What defines reality? I ask this because reality is based off perception. Then perception is based of an individual experience, and every individual is made different. Meaning everyone has this different individualized, reality. How can you tell when something is real? The phrases and the questions tied to reality are often peculiar too: does if feel real? What does something real feel like exactly? I catch people saying “Real Talk” all the time, but what distinguishes dialogue and conversation from this so called “Real Talk” that you seem to be having. But going back to these peculiar statements, often framed as questions: How can you feel realness? How do you know when realness approaches you?

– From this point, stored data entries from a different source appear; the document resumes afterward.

**src/rtl/uts_pkg.sv**
```systemverilog
package uts_pkg;
  // ---------------------------------------------------------------
  // Register map (word addresses, byte address = 4 * index)
  // ---------------------------------------------------------------
  localparam logic [3:0] ADDR_STATUS_CONTROL = 4'h0;
  localparam logic [3:0] ADDR_TX_DATA = 4'h1;
  localparam logic [3:0] ADDR_BAUD_DIV = 4'h2;
  localparam logic [3:0] ADDR_IRQ_STATUS = 4'h3;
  localparam logic [3:0] ADDR_IRQ_ENABLE = 4'h4;
  localparam logic [3:0] ADDR_IRQ_CLEAR = 4'h5;
  // ---------------------------------------------------------------
  // Field positions of the status/control register
  // ---------------------------------------------------------------
  localparam int BIT_IRQ_SEL1 = 15;
  localparam int BIT_POL_INV = 14;
  localparam int BIT_IRQ_SEL0 = 13;
  localparam int BIT_BREAK = 11;
  localparam int BIT_TX_EN = 10;
  localparam int BIT_BUF_FULL = 9;
  localparam int BIT_SHIFT_EMPTY = 8;
  localparam int BIT_RX_SEL1 = 7;
  localparam int BIT_RX_SEL0 = 6;
  localparam int BIT_RX_IDLE = 4;
  localparam int BIT_IR_EN = 5;
  // Writable control bits; 15,14,13,11,10,7,6,5
  localparam logic [15:0] CTRL_WMASK = 16'hECE0;
  localparam logic [15:0] CTRL_RESET = 16'h0000;
  // ---------------------------------------------------------------
  // Transmit interrupt select codes
  // ---------------------------------------------------------------
  localparam logic [1:0] TXSEL_CHAR_IN = 2'h0;
  localparam logic [1:0] TXSEL_ALL_DONE = 2'h1;
  localparam logic [1:0] TXSEL_BUF_EMPTY = 2'h2;
  localparam logic [1:0] TXSEL_RESERVED = 2'h3;
  // ---------------------------------------------------------------
  // Sizes and counts
  // ---------------------------------------------------------------
  localparam int TX_DEPTH = 4;
  localparam logic [3:0] DATA_BITS = 4'h8;
  localparam logic [3:0] BREAK_BITS = 4'hC;
  localparam logic [15:0] BAUD_DIV_RESET = 16'h0010;
  localparam logic [3:0] IR_PULSE_DIV = 4'h3;
  // Interrupt status bits
  localparam int IRQ_TX = 0;
  localparam int IRQ_BREAK_DONE = 1;
  localparam int IRQ_RX = 2;
  localparam logic [2:0] IRQ_RESET = 3'h0;
  // Transmitter states, Gray coded along idle-start-data-stop
  typedef enum logic [1:0] {
    UTS_IDLE = 2'b00,
    UTS_START = 2'b01,
    UTS_DATA = 2'b11,
    UTS_STOP = 2'b10
  } uts_state_t;
endpackage : uts_pkg

```
**src/rtl/uts_uart_tx_status_control.sv**
```systemverilog
// Summary of operation
// - Transmit interrupt select field at bits 15,13; 10 fires when buffer empties; 11 reserved.
// - Infrared off: polarity invert makes line idle low, else idle high.
// - Infrared on: polarity invert makes encoded output idle high.
// - Send-break makes next frame start bit, twelve zeros, stop bit.
// - Hardware clears send-break once the break frame completes.
// - Clearing transmit enable aborts, flushes buffer, hands pin to port logic.
// - Shift-empty reads 1 only when shifter and buffer empty; resets to 1.
// - Receive interrupt select bits 7-6: 11 full, 10 three chars, 0x every char.
//
// Our own choices: register access over Avalon-MM and the register offsets.
module uts_uart_tx_status_control (
  input wire logic clock_i,
  input wire logic resetn_i,
  input wire logic clk_en_i,
  input wire logic [3:0] avs_address_i,
  input wire logic avs_read_i,
  input wire logic avs_write_i,
  input wire logic [31:0] avs_writedata_i,
  input wire logic [3:0] avs_byteenable_i,
  output logic [31:0] avs_readdata_o,
  output logic avs_waitrequest_o,
  input wire logic [2:0] rx_count_i,
  input wire logic rx_char_i,
  output logic tx_line_o,
  output logic tx_line_oe_o,
  output logic irq_o
);
  // ---------------------------------------------------------------
  // Storage
  // ---------------------------------------------------------------
  localparam int TX_DEPTH = uts_pkg::TX_DEPTH;
  logic [15:0] ctrl;
  logic [15:0] baud_div;
  logic [7:0] fifo [TX_DEPTH];
  logic [1:0] wr_ptr;
  logic [1:0] rd_ptr;
  logic [2:0] count;
  logic [2:0] irq_status;
  logic [2:0] irq_enable;
  uts_pkg::uts_state_t state;
  logic [7:0] shreg;
  logic [3:0] bit_cnt;
  logic [15:0] baud_cnt;
  logic is_break;
  logic line_bit;
  logic ack_q;

  // One-cycle wait then answer with clk_en_i high: request taken on second enabled edge
  wire access = avs_read_i | avs_write_i;
  wire take = access & ack_q & clk_en_i;
  wire wr_take = take & avs_write_i & ~avs_read_i;
  wire tx_en = ctrl[uts_pkg::BIT_TX_EN];
  wire buf_full = (count == 3'(TX_DEPTH));
  wire buf_empty = (count == 3'h0);
  wire shift_empty = buf_empty && (state == uts_pkg::UTS_IDLE);
  wire baud_tick = (baud_cnt == 16'h0000);
  wire push = wr_take && (avs_address_i == uts_pkg::ADDR_TX_DATA) && avs_byteenable_i[0] && !buf_full && tx_en;
  wire load = tx_en && baud_tick && (state == uts_pkg::UTS_IDLE) && (!buf_empty || ctrl[uts_pkg::BIT_BREAK]);
  wire pop = load && !ctrl[uts_pkg::BIT_BREAK];
  wire frame_done = tx_en && baud_tick && (state == uts_pkg::UTS_STOP);
  wire [1:0] tx_sel = {ctrl[uts_pkg::BIT_IRQ_SEL1], ctrl[uts_pkg::BIT_IRQ_SEL0]};
  wire [1:0] rx_sel = {ctrl[uts_pkg::BIT_RX_SEL1], ctrl[uts_pkg::BIT_RX_SEL0]};

  // Merge a 16-bit write under byte enables
  function automatic logic [15:0] merge16(input logic [15:0] old, input logic [31:0] d, input logic [3:0] be);
    merge16 = {be[1] ? d[15:8] : old[15:8], be[0] ? d[7:0] : old[7:0]};
  endfunction

  // ---------------------------------------------------------------
  // Bus handshake
  // ---------------------------------------------------------------
  // Ack alternates so each access sees exactly one wait cycle while clk_en_i stays high; clk_en_i low holds waitrequest
  always_ff @(posedge clock_i) begin
    if (!resetn_i) begin
      ack_q <= 1'b0;
    end else if (clk_en_i) begin
      ack_q <= access & ~ack_q;
    end
  end
  assign avs_waitrequest_o = access & ~(ack_q & clk_en_i);

  // Read data registered in the wait cycle
  always_ff @(posedge clock_i) begin
    if (!resetn_i) begin
      avs_readdata_o <= 32'h00000000;
    end else if (clk_en_i && avs_read_i && !ack_q) begin
      case (avs_address_i)
        uts_pkg::ADDR_STATUS_CONTROL: avs_readdata_o <= {16'h0000, ctrl[15:10], buf_full, shift_empty,
          ctrl[7:5], 1'b1, 4'h0};
        uts_pkg::ADDR_BAUD_DIV: avs_readdata_o <= {16'h0000, baud_div};
        uts_pkg::ADDR_IRQ_STATUS: avs_readdata_o <= {29'h0, irq_status};
        uts_pkg::ADDR_IRQ_ENABLE: avs_readdata_o <= {29'h0, irq_enable};
        default: avs_readdata_o <= 32'h00000000;
      endcase
    end
  end

  // ---------------------------------------------------------------
  // Control register
  // ---------------------------------------------------------------
  // Break bit self-clears at end of the break frame; hardware clear loses to a fresh set
  always_ff @(posedge clock_i) begin
    if (!resetn_i) begin
      ctrl <= uts_pkg::CTRL_RESET;
    end else if (clk_en_i) begin
      if (frame_done && is_break) begin
        ctrl[uts_pkg::BIT_BREAK] <= 1'b0;
      end
      if (wr_take && avs_address_i == uts_pkg::ADDR_STATUS_CONTROL) begin
        ctrl <= merge16(ctrl, avs_writedata_i, avs_byteenable_i) & uts_pkg::CTRL_WMASK;
      end
    end
  end

  // Baud divisor, software written
  always_ff @(posedge clock_i) begin
    if (!resetn_i) begin
      baud_div <= uts_pkg::BAUD_DIV_RESET;
    end else if (clk_en_i && wr_take && avs_address_i == uts_pkg::ADDR_BAUD_DIV) begin
      baud_div <= merge16(baud_div, avs_writedata_i, avs_byteenable_i);
    end
  end

  // ---------------------------------------------------------------
  // Transmit buffer
  // ---------------------------------------------------------------
  // Disable flushes the buffer; writes while disabled are dropped
  always_ff @(posedge clock_i) begin
    if (!resetn_i) begin
      wr_ptr <= 2'h0;
      rd_ptr <= 2'h0;
      count <= 3'h0;
    end else if (clk_en_i) begin
      if (!tx_en) begin
        wr_ptr <= 2'h0;
        rd_ptr <= 2'h0;
        count <= 3'h0;
      end else begin
        if (push) begin
          fifo[wr_ptr] <= avs_writedata_i[7:0];
          wr_ptr <= wr_ptr + 2'h1;
        end
        if (pop) begin
          rd_ptr <= rd_ptr + 2'h1;
        end
        count <= count + 3'(push) - 3'(pop);
      end
    end
  end

  // ---------------------------------------------------------------
  // Shifter
  // ---------------------------------------------------------------
  // Baud counter runs only while enabled
  always_ff @(posedge clock_i) begin
    if (!resetn_i) begin
      baud_cnt <= 16'h0000;
    end else if (clk_en_i) begin
      if (!tx_en || baud_tick) begin
        baud_cnt <= baud_div;
      end else begin
        baud_cnt <= baud_cnt - 16'h0001;
      end
    end
  end

  // Frame sequencer; break frame carries twelve zeros in place of data
  always_ff @(posedge clock_i) begin
    if (!resetn_i) begin
      state <= uts_pkg::UTS_IDLE;
      shreg <= 8'h00;
      bit_cnt <= 4'h0;
      is_break <= 1'b0;
    end else if (clk_en_i) begin
      if (!tx_en) begin
        state <= uts_pkg::UTS_IDLE;
      end else if (baud_tick) begin
        case (state)
          uts_pkg::UTS_IDLE: if (load) begin
            state <= uts_pkg::UTS_START;
            is_break <= ctrl[uts_pkg::BIT_BREAK];
            shreg <= ctrl[uts_pkg::BIT_BREAK] ? 8'h00 : fifo[rd_ptr];
          end
          uts_pkg::UTS_START: begin
            state <= uts_pkg::UTS_DATA;
            bit_cnt <= (is_break ? uts_pkg::BREAK_BITS : uts_pkg::DATA_BITS) - 4'h1;
          end
          uts_pkg::UTS_DATA: begin
            shreg <= {1'b0, shreg[7:1]};
            if (bit_cnt == 4'h0) begin
              state <= uts_pkg::UTS_STOP;
            end else begin
              bit_cnt <= bit_cnt - 4'h1;
            end
          end
          uts_pkg::UTS_STOP: state <= uts_pkg::UTS_IDLE;
          default: state <= uts_pkg::UTS_IDLE;
        endcase
      end
    end
  end

  // Line level: logic 1 is idle/stop, before polarity
  always_comb begin
    case (state)
      uts_pkg::UTS_START: line_bit = 1'b0;
      uts_pkg::UTS_DATA: line_bit = shreg[0];
      default: line_bit = 1'b1;
    endcase
  end

  // ---------------------------------------------------------------
  // Line output
  // ---------------------------------------------------------------
  // Infrared: zero bits pulse in first part of the bit; idle level follows invert bit
  // Limitation: pulse lasts while the baud counter low bits exceed IR_PULSE_DIV, so it is not a fixed fraction of the bit
  wire ir_pulse = (baud_cnt[3:0] > uts_pkg::IR_PULSE_DIV);
  always_ff @(posedge clock_i) begin
    if (!resetn_i) begin
      tx_line_o <= 1'b1;
      tx_line_oe_o <= 1'b0;
    end else if (clk_en_i) begin
      tx_line_oe_o <= tx_en;
      if (ctrl[uts_pkg::BIT_IR_EN]) begin
        tx_line_o <= (!line_bit && ir_pulse) ^ ctrl[uts_pkg::BIT_POL_INV];
      end else begin
        tx_line_o <= line_bit ^ ctrl[uts_pkg::BIT_POL_INV];
      end
    end
  end

  // ---------------------------------------------------------------
  // Interrupts
  // ---------------------------------------------------------------
  logic tx_event;
  always_comb begin
    case (tx_sel)
      uts_pkg::TXSEL_BUF_EMPTY: tx_event = pop && count == 3'h1;
      uts_pkg::TXSEL_ALL_DONE: tx_event = frame_done && buf_empty && !is_break;
      uts_pkg::TXSEL_CHAR_IN: tx_event = pop;
      default: tx_event = 1'b0;
    endcase
  end
  logic rx_event;
  always_comb begin
    case (rx_sel)
      2'b11: rx_event = rx_char_i && rx_count_i == 3'h4;
      2'b10: rx_event = rx_char_i && rx_count_i == 3'h3;
      default: rx_event = rx_char_i;
    endcase
  end
  wire [2:0] events = {rx_event, frame_done && is_break, tx_event};
  wire [2:0] clr = (wr_take && avs_address_i == uts_pkg::ADDR_IRQ_CLEAR) ? avs_writedata_i[2:0] : 3'h0;
  // Set beats clear in the same cycle
  always_ff @(posedge clock_i) begin
    if (!resetn_i) begin
      irq_status <= uts_pkg::IRQ_RESET;
      irq_enable <= uts_pkg::IRQ_RESET;
    end else if (clk_en_i) begin
      irq_status <= (irq_status & ~clr) | events;
      if (wr_take && avs_address_i == uts_pkg::ADDR_IRQ_ENABLE) begin
        irq_enable <= avs_writedata_i[2:0];
      end
    end
  end
  assign irq_o = |(irq_status & irq_enable);

  // ---------------------------------------------------------------
  // Checks
  // ---------------------------------------------------------------
  // Buffer never counts past its depth, so the full flag cannot be skipped
  a_full_flag: assert property (@(posedge clock_i) disable iff (!resetn_i)
    count <= 3'h4) else $error("buffer overfilled");
  a_empty_flag: assert property (@(posedge clock_i) disable iff (!resetn_i)
    (clk_en_i && push) |=> !shift_empty) else $error("shift empty set while queued");
  a_reset_empty: assert property (@(posedge clock_i)
    $rose(resetn_i) |-> shift_empty) else $error("shift empty not set at reset");
  a_break_clear: assert property (@(posedge clock_i) disable iff (!resetn_i)
    (clk_en_i && frame_done && is_break && !wr_take) |=> !ctrl[uts_pkg::BIT_BREAK]) else $error("break kept");
  a_break_zeros: assert property (@(posedge clock_i) disable iff (!resetn_i)
    (clk_en_i && baud_tick && state == uts_pkg::UTS_START && is_break && tx_en) |=> bit_cnt == 4'hB)
    else $error("break length wrong");
  a_disable_flush: assert property (@(posedge clock_i) disable iff (!resetn_i)
    (clk_en_i && !tx_en) |=> (count == 3'h0 && state == uts_pkg::UTS_IDLE)) else $error("abort failed");
  a_idle_level: assert property (@(posedge clock_i) disable iff (!resetn_i)
    (clk_en_i && state == uts_pkg::UTS_IDLE && !ctrl[uts_pkg::BIT_IR_EN]) |=> tx_line_o == !$past(ctrl[14]))
    else $error("idle level wrong");
  a_ir_idle: assert property (@(posedge clock_i) disable iff (!resetn_i)
    (clk_en_i && state == uts_pkg::UTS_IDLE && ctrl[uts_pkg::BIT_IR_EN]) |=> tx_line_o == $past(ctrl[14]))
    else $error("encoded idle wrong");
  a_reserved_sel: assert property (@(posedge clock_i) disable iff (!resetn_i)
    (clk_en_i && tx_sel == uts_pkg::TXSEL_RESERVED && !irq_status[uts_pkg::IRQ_TX]) |=> !irq_status[uts_pkg::IRQ_TX])
    else $error("reserved select fired");
  a_rx_full: assert property (@(posedge clock_i) disable iff (!resetn_i)
    (rx_sel == 2'b11 && rx_char_i && rx_count_i != 3'h4) |-> !rx_event) else $error("rx select wrong");
  a_tx_drive: assert property (@(posedge clock_i) disable iff (!resetn_i)
    (clk_en_i && tx_en) |=> tx_line_oe_o) else $error("line not driven");
  c_break: cover property (@(posedge clock_i) frame_done && is_break);
  c_full: cover property (@(posedge clock_i) buf_full);
  c_irq: cover property (@(posedge clock_i) irq_o);
  c_reserved: cover property (@(posedge clock_i) tx_sel == uts_pkg::TXSEL_RESERVED && pop);
endmodule // uts_uart_tx_status_control

```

How do you know when realness is so up in your face that you are almost up close and personal making out with it, to then think am I really making out with it? Is it really up in my face?
Time travel with me, because it seems like some realness never changes. The perplexity of your dreams. How far fetched, how far reaching, how unreal they can be. However, they are very much our own interpretation of realness because we set out to attain them, live them, accomplish them, these dreams. No matter how complex, or how unrealistic, we live life with that goal of living our dreams.
I will borrow some words from my favorite author of all time, J.K Rowling, in Harry Potter and the Deathly Hallows there was a particular moment where it all comes together: “Of course it is happening inside your head, Harry, but why on earth should that mean that it is not real?’ But there it is, exactly that. Our perception of what is real begins with what we are envisioning, followed by an emotion it evokes and then if it makes us feel uncomfortable we then question the validity of its “realness.” But if it was in your head, it was real to you that very moment you envisioned it.
I grew up an only child living with my mom in Brooklyn. We had this dingy run down sort of apartment in 46th street, two blocks from the park where I spent the great majority of my childhood. We lived with one of my mother’s friends mostly because we couldn’t afford a place of our own, but what I vividly remember was the room me and my mother shared. It was small, but very much ours, full of natural lighting, my bed against these this long panel of windows where on the sill I would rest my books and puzzles. Our furniture was basically crammed together creating tiny passages for walking space near the door and towards our beds. There was enough room to sit on the floor and spread your legs outwards in the dead center of the room. In that space in particular, I was a teacher. I was the Headmistress. I used to have these little plastic stools my mom bought for me to sit and do my homework in, that became the long tables that represented each of the four different houses. I never taught magic, but I taught them my science homework, my complicated math and my most favorite, history. I had a whole classroom in my room when my mom would go to work and I would stay home. Reading this, it comes as something completely ludicrous but it was my reality, and how I fell in love with teaching. I knew I wanted to be a teacher when I felt how real and how passionate I became of being able to come home so passionate about what I learned that I immediately wanted to teach others.
Teaching is such an overlooked, under appreciated profession when it is actually the most rewarding. I dream to be a teacher someday, and that is what I consider in your face real at the moment. Although still not so close for me to grasp, it is one of those things that I have a fire for burning inside because its been a reality in my head since I was a little girl. In my head my room would come alive, be filled with questions, and students talking. I envisioned the classroom that had cauldrons at the end of the room and filled with vapors. Although this was clearly in my head, it doesn’t stop it from being my reality. My imagination is definitely something that keeps me sane and driven, which I am thankful for everyday. The greatest of innovations, all started a simple dream, perceived as reality, made come true.